[Items listed in a dataset]
▶
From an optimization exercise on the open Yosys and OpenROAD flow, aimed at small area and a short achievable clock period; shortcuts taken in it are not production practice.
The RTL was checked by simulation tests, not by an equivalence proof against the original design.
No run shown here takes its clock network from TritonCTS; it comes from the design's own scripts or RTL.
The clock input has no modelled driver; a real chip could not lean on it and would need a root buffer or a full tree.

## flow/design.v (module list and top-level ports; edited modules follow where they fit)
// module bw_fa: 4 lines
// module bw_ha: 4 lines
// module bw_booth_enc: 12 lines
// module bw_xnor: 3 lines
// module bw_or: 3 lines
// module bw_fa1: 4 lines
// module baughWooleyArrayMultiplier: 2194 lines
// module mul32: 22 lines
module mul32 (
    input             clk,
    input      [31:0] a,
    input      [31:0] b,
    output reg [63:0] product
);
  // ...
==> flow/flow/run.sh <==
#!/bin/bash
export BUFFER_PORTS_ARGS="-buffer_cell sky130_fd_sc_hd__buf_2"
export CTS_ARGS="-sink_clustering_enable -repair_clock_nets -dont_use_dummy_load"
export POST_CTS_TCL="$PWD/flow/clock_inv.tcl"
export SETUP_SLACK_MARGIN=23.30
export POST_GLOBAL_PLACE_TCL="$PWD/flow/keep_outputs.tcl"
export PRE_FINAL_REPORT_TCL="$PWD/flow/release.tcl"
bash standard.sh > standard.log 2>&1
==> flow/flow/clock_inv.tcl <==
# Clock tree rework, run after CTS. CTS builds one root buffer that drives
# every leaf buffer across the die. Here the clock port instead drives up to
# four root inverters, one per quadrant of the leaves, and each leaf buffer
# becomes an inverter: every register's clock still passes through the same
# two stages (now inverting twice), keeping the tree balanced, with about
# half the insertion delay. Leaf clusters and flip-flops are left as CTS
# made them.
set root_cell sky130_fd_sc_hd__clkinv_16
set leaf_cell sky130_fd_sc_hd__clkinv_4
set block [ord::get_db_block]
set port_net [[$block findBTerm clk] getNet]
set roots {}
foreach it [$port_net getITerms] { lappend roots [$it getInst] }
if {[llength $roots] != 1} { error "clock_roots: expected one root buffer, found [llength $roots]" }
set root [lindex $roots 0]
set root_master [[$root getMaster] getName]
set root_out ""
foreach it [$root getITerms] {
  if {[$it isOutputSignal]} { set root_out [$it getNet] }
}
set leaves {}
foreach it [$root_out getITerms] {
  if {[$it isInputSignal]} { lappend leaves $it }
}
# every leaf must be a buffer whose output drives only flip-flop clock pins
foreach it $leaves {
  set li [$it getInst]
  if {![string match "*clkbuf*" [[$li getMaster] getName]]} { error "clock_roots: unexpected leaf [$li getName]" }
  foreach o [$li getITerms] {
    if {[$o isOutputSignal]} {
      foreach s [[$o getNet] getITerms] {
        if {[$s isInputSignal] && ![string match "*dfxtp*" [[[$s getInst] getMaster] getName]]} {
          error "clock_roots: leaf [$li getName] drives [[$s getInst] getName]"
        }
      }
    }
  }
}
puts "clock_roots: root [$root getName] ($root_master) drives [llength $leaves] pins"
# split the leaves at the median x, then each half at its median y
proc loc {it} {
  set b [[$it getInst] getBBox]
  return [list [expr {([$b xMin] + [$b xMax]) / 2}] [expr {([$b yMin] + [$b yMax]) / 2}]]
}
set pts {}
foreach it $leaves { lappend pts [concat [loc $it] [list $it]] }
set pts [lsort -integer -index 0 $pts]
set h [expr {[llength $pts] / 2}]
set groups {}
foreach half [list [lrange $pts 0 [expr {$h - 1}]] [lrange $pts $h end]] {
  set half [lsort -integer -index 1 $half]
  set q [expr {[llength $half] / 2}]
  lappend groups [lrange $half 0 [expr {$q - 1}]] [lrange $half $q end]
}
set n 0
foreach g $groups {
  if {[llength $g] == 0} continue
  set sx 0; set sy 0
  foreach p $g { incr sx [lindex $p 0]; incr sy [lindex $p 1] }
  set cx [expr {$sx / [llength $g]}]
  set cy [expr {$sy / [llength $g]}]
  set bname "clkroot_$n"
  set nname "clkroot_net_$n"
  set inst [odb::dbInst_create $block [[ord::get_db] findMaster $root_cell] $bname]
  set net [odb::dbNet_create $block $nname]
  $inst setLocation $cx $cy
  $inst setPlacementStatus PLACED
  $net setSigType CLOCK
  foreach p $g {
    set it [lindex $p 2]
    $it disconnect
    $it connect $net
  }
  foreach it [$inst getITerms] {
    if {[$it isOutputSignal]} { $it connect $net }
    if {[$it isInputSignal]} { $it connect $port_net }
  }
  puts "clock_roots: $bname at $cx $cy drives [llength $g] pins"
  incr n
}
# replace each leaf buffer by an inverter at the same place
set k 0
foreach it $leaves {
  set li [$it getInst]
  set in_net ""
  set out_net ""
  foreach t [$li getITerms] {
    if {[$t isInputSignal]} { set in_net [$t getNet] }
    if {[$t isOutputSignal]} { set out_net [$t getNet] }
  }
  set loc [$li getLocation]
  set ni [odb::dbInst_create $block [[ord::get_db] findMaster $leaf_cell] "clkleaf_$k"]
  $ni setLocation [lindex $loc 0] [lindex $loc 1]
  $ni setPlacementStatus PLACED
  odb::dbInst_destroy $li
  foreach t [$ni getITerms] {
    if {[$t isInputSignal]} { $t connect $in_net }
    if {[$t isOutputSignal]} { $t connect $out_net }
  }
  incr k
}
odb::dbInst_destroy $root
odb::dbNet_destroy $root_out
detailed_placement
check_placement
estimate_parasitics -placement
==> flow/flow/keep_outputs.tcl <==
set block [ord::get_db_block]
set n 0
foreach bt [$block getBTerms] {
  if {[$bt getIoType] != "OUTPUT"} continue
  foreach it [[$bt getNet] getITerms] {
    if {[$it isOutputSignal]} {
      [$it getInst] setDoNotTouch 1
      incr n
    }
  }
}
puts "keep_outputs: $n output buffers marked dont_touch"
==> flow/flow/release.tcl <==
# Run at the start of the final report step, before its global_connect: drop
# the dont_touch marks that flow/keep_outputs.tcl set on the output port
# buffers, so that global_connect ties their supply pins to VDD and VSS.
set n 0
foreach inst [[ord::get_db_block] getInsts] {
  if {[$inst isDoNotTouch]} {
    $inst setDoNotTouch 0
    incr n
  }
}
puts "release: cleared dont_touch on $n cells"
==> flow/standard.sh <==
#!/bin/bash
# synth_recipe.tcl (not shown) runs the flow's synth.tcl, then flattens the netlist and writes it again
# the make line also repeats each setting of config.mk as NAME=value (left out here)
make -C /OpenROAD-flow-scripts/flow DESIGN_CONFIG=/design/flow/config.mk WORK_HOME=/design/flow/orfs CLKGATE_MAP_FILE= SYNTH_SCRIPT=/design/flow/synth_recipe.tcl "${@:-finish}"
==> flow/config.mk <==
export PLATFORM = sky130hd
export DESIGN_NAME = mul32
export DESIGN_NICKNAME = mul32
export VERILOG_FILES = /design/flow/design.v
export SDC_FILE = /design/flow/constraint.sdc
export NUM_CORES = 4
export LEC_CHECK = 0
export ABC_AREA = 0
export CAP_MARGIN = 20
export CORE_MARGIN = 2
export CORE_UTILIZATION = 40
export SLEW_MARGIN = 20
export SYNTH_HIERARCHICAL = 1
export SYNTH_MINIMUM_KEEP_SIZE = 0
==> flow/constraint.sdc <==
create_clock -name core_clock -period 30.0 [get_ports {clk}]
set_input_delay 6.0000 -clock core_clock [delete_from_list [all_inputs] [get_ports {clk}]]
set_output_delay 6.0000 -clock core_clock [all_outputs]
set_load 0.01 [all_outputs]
◀
■ Exercise description
Please copy every line in the entries where "same" appears.

■ Answer for the task
# becomes an inverter: every register's clock still passes through the same
# replace each leaf buffer by an inverter at the same place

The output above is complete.